The cab stopped and she stepped out. While Solomon paid the driver, she walked over to the east gate and gripped the bars, inhaling the richness of newly mown grass. The place was even more beautiful than she remembered. There was so much to the villa she had taken for granted. Red-and-black brickwork graced each corner and set off the entryways. The wrought-iron grills over the windows nicely contrasted with the limestone. The black, red, and gold cobblestones in the crescent-shaped driveway had been chosen to match the colors of the Weimar Republic.

She remembered the wording of Uncle's will.
Meine Vorfahren und ich selbst haben sich von deutschem Boden und deutschem Geistgenärt
...my forefathers and I myself have nourished ourselves from German earth and spirit...
should death of inheritee occur before liquidation of my estate, the grounds and buildings shall revert to the German people, to serve as a showplace for art and artifacts by Germans of Jewish descent....

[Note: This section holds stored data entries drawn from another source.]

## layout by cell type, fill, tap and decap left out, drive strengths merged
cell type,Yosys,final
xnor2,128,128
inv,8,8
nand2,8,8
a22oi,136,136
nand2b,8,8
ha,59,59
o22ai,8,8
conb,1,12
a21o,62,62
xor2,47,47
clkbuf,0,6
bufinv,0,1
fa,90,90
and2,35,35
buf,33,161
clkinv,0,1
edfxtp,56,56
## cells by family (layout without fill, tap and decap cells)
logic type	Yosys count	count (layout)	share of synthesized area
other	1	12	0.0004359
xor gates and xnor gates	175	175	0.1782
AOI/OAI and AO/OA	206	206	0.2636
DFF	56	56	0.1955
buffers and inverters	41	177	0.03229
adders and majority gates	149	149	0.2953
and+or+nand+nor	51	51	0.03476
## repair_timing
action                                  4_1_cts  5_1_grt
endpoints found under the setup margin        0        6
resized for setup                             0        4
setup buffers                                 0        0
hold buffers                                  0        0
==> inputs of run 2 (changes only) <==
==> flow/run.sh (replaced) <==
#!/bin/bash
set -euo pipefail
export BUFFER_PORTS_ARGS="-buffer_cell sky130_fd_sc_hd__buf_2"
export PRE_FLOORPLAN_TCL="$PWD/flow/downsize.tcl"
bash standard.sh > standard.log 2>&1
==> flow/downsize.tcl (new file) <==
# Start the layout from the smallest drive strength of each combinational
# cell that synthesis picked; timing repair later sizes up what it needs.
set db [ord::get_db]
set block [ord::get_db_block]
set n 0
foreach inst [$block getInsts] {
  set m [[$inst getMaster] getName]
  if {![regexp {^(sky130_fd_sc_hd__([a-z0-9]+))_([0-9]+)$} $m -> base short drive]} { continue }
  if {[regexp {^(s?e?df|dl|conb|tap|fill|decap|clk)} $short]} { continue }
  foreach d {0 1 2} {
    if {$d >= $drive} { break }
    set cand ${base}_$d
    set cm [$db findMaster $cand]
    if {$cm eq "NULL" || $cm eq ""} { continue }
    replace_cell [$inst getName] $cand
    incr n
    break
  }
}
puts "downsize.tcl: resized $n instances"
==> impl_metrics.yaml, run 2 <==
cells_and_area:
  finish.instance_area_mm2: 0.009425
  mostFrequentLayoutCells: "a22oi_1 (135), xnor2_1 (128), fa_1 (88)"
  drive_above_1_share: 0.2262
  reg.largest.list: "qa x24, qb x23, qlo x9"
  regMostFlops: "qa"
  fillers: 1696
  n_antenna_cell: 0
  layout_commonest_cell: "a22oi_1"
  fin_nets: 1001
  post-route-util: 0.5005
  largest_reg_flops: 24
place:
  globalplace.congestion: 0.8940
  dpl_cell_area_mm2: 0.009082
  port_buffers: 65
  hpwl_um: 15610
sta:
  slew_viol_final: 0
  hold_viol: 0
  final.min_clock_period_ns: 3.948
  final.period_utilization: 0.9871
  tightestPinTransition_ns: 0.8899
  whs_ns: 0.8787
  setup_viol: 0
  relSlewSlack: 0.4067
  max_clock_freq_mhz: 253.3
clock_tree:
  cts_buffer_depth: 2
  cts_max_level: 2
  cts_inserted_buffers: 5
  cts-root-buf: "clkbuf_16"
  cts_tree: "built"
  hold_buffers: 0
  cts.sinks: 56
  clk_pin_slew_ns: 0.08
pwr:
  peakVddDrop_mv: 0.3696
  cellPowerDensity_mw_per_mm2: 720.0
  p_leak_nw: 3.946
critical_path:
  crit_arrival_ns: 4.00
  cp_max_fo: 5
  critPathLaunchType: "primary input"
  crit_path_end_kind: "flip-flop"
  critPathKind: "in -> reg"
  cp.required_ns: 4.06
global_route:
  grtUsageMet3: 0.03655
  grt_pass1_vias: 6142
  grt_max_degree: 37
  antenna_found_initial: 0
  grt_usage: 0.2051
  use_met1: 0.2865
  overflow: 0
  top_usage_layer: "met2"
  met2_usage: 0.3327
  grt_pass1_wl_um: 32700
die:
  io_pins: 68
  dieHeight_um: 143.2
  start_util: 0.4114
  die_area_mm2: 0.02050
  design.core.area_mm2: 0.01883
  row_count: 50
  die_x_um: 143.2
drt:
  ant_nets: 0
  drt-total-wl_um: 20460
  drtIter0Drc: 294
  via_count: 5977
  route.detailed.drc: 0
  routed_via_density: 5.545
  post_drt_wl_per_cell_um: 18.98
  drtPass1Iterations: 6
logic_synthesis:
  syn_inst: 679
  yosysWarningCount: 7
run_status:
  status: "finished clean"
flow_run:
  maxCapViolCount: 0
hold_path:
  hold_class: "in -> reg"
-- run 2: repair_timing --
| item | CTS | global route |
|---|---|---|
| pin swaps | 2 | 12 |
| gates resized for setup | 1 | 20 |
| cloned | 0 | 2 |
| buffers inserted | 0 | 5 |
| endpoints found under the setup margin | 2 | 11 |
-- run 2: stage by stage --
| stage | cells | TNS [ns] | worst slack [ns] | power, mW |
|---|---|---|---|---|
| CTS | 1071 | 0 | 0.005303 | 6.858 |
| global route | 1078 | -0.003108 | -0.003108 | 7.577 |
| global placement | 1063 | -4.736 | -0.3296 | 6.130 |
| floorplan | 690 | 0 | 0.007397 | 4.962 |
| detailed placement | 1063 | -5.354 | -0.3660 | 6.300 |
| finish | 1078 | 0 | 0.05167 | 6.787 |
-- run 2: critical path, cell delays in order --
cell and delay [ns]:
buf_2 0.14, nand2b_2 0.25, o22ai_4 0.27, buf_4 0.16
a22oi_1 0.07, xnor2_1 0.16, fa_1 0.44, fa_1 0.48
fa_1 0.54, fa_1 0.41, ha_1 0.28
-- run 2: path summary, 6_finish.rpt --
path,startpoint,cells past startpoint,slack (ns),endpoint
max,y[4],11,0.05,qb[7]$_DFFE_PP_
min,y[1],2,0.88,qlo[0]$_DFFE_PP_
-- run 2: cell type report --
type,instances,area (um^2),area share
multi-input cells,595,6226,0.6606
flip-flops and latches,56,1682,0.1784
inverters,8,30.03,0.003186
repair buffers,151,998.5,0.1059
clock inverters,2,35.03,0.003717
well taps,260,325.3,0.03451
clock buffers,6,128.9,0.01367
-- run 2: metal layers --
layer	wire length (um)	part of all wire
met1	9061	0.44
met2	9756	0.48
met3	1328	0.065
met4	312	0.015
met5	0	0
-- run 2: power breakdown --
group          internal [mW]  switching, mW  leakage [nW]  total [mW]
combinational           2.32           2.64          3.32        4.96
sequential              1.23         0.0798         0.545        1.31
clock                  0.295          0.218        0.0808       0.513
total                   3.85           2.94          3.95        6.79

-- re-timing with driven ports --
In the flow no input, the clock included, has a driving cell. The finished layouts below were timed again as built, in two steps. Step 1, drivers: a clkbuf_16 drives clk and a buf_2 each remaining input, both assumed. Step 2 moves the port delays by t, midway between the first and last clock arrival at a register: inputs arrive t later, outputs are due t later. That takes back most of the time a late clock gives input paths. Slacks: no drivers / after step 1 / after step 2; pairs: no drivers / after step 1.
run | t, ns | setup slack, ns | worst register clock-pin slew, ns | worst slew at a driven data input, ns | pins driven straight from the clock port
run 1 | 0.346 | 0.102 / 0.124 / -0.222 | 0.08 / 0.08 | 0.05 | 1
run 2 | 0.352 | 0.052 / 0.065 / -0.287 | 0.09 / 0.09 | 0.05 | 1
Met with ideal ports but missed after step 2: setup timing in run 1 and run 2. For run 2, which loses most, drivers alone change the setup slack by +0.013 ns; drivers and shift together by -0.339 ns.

On the roof, a man in a carpenter's apron hoisted a flag from the flagpole on the southeastern turret. The cloth unfurled in the breeze.

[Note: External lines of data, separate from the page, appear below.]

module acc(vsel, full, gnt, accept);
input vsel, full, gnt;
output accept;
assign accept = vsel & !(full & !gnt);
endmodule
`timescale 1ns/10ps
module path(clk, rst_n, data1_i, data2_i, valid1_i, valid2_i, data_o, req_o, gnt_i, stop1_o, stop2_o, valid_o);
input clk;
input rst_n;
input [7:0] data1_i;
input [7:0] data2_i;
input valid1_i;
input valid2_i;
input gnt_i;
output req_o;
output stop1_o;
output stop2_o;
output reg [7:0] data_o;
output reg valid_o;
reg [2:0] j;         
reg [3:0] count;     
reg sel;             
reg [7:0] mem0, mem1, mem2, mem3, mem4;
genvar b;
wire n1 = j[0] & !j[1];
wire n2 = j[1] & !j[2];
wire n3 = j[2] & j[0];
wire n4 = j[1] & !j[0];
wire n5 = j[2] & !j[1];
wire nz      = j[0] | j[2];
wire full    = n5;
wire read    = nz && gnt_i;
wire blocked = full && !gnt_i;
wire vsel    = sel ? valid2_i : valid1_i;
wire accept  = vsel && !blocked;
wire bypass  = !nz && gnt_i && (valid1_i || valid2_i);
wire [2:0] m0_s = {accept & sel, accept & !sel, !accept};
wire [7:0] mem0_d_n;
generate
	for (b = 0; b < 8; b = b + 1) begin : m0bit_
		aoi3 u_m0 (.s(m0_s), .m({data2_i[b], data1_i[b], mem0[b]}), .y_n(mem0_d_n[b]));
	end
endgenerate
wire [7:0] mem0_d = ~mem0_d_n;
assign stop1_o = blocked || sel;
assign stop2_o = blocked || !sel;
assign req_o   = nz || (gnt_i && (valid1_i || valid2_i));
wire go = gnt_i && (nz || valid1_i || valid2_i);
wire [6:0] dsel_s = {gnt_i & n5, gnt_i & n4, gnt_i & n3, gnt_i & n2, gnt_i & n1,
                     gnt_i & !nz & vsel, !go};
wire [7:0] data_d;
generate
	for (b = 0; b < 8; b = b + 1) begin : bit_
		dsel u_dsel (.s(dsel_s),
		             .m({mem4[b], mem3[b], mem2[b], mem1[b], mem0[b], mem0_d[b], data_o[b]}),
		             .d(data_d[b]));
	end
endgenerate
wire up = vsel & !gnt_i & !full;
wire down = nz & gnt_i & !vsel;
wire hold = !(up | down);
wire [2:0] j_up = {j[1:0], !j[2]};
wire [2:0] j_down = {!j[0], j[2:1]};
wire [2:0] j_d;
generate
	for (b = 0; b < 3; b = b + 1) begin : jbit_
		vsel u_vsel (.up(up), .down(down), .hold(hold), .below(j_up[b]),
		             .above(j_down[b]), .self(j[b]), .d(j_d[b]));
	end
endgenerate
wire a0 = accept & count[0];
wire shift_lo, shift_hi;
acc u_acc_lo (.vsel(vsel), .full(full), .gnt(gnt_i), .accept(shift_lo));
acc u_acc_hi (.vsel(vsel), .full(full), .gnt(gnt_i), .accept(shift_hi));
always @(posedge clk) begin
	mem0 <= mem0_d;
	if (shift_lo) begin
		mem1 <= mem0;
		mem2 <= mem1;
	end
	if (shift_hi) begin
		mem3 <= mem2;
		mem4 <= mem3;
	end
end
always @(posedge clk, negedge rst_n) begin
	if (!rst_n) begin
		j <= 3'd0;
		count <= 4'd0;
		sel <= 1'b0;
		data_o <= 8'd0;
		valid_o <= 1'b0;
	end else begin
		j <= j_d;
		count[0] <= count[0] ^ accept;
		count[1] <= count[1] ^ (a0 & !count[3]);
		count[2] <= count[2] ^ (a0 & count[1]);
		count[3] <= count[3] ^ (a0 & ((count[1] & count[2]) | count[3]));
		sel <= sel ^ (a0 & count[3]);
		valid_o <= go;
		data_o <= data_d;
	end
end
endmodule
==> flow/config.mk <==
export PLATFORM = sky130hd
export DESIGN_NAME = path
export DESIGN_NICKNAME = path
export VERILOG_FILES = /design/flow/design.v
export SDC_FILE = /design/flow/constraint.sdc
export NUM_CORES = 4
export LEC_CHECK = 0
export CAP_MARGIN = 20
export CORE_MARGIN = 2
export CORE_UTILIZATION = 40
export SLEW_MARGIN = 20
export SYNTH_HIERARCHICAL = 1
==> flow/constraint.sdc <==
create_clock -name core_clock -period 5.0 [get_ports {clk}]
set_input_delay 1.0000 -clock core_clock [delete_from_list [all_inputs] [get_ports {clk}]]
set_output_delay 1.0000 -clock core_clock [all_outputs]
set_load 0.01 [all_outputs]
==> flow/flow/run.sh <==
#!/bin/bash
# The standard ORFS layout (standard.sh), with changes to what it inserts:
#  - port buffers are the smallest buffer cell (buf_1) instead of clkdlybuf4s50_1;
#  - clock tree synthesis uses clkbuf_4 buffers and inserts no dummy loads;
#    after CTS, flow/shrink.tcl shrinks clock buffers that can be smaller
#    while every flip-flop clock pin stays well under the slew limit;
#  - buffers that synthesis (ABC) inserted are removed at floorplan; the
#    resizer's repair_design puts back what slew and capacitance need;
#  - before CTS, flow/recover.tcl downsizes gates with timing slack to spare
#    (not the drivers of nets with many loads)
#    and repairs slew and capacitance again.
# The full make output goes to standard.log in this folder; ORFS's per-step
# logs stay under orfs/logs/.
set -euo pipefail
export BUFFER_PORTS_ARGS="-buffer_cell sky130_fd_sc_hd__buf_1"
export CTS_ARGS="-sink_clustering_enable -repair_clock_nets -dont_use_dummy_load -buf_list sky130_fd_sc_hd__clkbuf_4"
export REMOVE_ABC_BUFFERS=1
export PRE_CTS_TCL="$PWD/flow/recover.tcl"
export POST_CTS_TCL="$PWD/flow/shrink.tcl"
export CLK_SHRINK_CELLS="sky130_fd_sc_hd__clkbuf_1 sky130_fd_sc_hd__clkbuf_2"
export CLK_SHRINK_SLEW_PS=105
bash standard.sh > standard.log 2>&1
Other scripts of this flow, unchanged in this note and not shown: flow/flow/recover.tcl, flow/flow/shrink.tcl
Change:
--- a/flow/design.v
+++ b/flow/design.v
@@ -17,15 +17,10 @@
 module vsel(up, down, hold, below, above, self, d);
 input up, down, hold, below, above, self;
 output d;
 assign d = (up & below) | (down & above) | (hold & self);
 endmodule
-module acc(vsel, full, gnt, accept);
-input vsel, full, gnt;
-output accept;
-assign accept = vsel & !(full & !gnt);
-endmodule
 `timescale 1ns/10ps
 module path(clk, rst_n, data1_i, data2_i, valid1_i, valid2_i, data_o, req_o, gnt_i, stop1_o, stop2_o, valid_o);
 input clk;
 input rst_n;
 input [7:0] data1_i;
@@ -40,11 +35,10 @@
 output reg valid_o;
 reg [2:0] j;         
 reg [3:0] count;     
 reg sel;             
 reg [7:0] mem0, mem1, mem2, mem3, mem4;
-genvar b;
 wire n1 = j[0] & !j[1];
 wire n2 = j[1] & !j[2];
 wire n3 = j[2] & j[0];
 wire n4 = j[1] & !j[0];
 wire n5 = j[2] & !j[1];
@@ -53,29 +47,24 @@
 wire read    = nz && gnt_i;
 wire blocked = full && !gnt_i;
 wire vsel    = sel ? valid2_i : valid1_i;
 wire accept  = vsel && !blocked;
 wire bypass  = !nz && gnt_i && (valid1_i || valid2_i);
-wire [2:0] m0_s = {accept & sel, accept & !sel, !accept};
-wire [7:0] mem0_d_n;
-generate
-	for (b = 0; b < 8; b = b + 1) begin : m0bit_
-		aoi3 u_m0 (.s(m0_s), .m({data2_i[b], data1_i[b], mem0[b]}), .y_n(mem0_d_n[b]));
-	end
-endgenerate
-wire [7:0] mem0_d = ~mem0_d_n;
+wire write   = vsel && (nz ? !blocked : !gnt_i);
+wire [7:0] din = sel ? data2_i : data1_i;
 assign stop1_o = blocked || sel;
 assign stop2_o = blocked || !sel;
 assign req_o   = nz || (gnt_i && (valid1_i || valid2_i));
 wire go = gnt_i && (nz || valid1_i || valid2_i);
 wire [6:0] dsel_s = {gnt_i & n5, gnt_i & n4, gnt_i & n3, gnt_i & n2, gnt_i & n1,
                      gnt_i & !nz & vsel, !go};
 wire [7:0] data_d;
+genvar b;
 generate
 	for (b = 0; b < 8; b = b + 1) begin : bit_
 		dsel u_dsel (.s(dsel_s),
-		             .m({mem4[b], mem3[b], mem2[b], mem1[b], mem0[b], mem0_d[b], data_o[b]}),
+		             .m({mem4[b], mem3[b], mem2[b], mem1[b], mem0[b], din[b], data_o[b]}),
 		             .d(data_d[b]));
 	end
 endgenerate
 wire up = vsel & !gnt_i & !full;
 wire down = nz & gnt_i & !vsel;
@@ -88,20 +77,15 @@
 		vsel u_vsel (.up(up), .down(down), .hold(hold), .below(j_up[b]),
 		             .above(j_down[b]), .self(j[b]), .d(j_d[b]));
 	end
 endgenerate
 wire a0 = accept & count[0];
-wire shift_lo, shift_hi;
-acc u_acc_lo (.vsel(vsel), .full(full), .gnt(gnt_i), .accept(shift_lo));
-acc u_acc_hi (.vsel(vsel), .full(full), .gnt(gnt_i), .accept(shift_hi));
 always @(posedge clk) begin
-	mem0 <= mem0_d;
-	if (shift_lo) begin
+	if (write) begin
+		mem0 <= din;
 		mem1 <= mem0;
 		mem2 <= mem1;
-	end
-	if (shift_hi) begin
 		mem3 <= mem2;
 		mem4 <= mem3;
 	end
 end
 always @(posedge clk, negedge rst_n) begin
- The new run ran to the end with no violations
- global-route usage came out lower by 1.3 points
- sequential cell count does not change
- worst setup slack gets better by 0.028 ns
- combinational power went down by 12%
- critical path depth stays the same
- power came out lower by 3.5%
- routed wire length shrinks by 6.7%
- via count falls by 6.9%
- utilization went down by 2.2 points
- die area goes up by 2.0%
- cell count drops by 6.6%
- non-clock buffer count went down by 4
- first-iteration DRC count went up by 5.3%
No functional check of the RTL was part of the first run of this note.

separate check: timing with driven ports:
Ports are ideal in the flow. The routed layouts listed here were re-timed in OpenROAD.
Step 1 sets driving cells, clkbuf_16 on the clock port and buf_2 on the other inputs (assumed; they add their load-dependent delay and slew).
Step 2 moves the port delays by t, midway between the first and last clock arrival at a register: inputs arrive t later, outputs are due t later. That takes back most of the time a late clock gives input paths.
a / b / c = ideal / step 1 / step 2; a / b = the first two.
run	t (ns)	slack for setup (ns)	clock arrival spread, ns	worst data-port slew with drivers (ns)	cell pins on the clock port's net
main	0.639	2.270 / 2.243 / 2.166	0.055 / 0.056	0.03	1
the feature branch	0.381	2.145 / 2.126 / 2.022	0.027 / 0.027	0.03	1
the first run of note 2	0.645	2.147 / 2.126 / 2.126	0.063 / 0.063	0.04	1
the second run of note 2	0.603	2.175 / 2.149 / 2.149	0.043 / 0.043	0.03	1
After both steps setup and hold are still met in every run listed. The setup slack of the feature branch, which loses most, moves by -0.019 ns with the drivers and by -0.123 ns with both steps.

Red, with a white circle and a black swastika.

"Take that down!" Shaking the gate, she thrust an arm between the bars. "You hear me, you bastard? Take it down!"

She dug into her handbag for the keys to the estate and tried each of them in the lock. None worked.

"Stop it, Miri." Sol took hold of her arm. "They are not going to fit. You can be sure they've changed all the locks." He pointed toward two workmen opening the western gate for an army truck. "If someone sees you, we could be turned in."

"Turned in? This is
my
home!"

"This
was
your home!"

Furious, Miriam shrugged off his hand and hurled the keys through the bars of the gate. They clinked as they landed.

Covering her mouth with her hand, she watched a tar sprayer enter the other gate and move along the driveway, suffusing the air with stench. A yellow steamroller with a puffing exhaust followed, its driver waving frantically and shouting invectives at the workmen as if he were in charge of smoothing out the broad boulevard of the Unter den Linden during rush hour.